Print every entry below again. Nothing may differ from the original.

(Collected data entries)

○ ○ ○ ○ ○ ○ ○

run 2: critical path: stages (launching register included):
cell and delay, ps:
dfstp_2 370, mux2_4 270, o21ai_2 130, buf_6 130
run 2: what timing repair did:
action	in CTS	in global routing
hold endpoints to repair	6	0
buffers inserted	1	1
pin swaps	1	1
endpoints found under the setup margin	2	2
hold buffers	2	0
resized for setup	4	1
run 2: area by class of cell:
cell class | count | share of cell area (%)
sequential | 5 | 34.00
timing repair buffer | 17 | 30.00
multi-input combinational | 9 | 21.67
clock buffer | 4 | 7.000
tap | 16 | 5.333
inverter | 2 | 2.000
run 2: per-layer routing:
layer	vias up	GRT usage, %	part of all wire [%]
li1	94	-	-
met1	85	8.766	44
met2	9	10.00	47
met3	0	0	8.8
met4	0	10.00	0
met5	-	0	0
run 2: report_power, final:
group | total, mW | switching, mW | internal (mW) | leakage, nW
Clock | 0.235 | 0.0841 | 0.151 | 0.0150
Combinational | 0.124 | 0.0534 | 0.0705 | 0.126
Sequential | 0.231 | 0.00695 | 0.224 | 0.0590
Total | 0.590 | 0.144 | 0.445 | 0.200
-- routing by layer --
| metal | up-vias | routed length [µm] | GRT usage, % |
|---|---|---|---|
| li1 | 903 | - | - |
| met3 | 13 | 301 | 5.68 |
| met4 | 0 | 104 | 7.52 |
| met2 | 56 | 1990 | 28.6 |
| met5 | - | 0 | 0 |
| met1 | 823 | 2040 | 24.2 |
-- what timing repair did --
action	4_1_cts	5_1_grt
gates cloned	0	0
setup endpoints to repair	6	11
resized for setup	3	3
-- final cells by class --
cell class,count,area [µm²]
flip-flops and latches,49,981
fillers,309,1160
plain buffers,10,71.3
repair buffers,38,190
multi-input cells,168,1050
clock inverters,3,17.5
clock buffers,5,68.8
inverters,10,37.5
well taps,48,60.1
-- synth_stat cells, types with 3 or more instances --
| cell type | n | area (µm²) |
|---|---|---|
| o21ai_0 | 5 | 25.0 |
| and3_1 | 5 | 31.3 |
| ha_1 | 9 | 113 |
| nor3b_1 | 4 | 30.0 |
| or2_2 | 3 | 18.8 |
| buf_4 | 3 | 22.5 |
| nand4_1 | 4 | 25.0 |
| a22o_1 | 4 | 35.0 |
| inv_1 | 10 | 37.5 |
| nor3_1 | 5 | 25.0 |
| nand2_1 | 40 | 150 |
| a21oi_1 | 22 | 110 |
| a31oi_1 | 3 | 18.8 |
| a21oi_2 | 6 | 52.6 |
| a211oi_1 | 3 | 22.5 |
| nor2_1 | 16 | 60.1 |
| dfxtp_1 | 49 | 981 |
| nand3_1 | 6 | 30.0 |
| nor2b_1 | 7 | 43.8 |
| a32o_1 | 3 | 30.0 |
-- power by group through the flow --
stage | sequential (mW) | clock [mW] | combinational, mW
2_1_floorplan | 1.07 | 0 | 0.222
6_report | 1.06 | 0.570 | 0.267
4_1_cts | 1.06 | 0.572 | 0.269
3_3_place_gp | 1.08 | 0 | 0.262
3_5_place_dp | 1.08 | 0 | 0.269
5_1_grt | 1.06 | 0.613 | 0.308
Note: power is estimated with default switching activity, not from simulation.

○ ○ ○ ○ ○ ○ ○

- Exercise result
run 2: critical path: stages (launching register included):
cell and delay, ps:
dfstp_2 370, mux2_4 270, o21ai_2 130, buf_6 130
run 2: what timing repair did:
action	in CTS	in global routing
hold endpoints to repair	6	0
buffers inserted	1	1
pin swaps	1	1
endpoints found under the setup margin	2	2
hold buffers	2	0
resized for setup	4	1
run 2: area by class of cell:
cell class | count | share of cell area (%)
sequential | 5 | 34.00
timing repair buffer | 17 | 30.00
multi-input combinational | 9 | 21.67
clock buffer | 4 | 7.000
tap | 16 | 5.333
inverter | 2 | 2.000
run 2: per-layer routing:
layer	vias up	GRT usage, %	part of all wire [%]
li1	94	-	-
met1	85	8.766	44
met2	9	10.00	47
met3	0	0	8.8
met4	0	10.00	0
met5	-	0	0
run 2: report_power, final:
group | total, mW | switching, mW | internal (mW) | leakage, nW
Clock | 0.235 | 0.0841 | 0.151 | 0.0150
Combinational | 0.124 | 0.0534 | 0.0705 | 0.126
Sequential | 0.231 | 0.00695 | 0.224 | 0.0590
Total | 0.590 | 0.144 | 0.445 | 0.200
-- routing by layer --
| metal | up-vias | routed length [µm] | GRT usage, % |
|---|---|---|---|
| li1 | 903 | - | - |
| met3 | 13 | 301 | 5.68 |
| met4 | 0 | 104 | 7.52 |
| met2 | 56 | 1990 | 28.6 |
| met5 | - | 0 | 0 |
| met1 | 823 | 2040 | 24.2 |
-- what timing repair did --
action	4_1_cts	5_1_grt
gates cloned	0	0
setup endpoints to repair	6	11
resized for setup	3	3
-- final cells by class --
cell class,count,area [µm²]
flip-flops and latches,49,981
fillers,309,1160
plain buffers,10,71.3
repair buffers,38,190
multi-input cells,168,1050
clock inverters,3,17.5
clock buffers,5,68.8
inverters,10,37.5
well taps,48,60.1
-- synth_stat cells, types with 3 or more instances --
| cell type | n | area (µm²) |
|---|---|---|
| o21ai_0 | 5 | 25.0 |
| and3_1 | 5 | 31.3 |
| ha_1 | 9 | 113 |
| nor3b_1 | 4 | 30.0 |
| or2_2 | 3 | 18.8 |
| buf_4 | 3 | 22.5 |
| nand4_1 | 4 | 25.0 |
| a22o_1 | 4 | 35.0 |
| inv_1 | 10 | 37.5 |
| nor3_1 | 5 | 25.0 |
| nand2_1 | 40 | 150 |
| a21oi_1 | 22 | 110 |
| a31oi_1 | 3 | 18.8 |
| a21oi_2 | 6 | 52.6 |
| a211oi_1 | 3 | 22.5 |
| nor2_1 | 16 | 60.1 |
| dfxtp_1 | 49 | 981 |
| nand3_1 | 6 | 30.0 |
| nor2b_1 | 7 | 43.8 |
| a32o_1 | 3 | 30.0 |
-- power by group through the flow --
stage | sequential (mW) | clock [mW] | combinational, mW
2_1_floorplan | 1.07 | 0 | 0.222
6_report | 1.06 | 0.570 | 0.267
4_1_cts | 1.06 | 0.572 | 0.269
3_3_place_gp | 1.08 | 0 | 0.262
3_5_place_dp | 1.08 | 0 | 0.269
5_1_grt | 1.06 | 0.613 | 0.308
Note: power is estimated with default switching activity, not from simulation.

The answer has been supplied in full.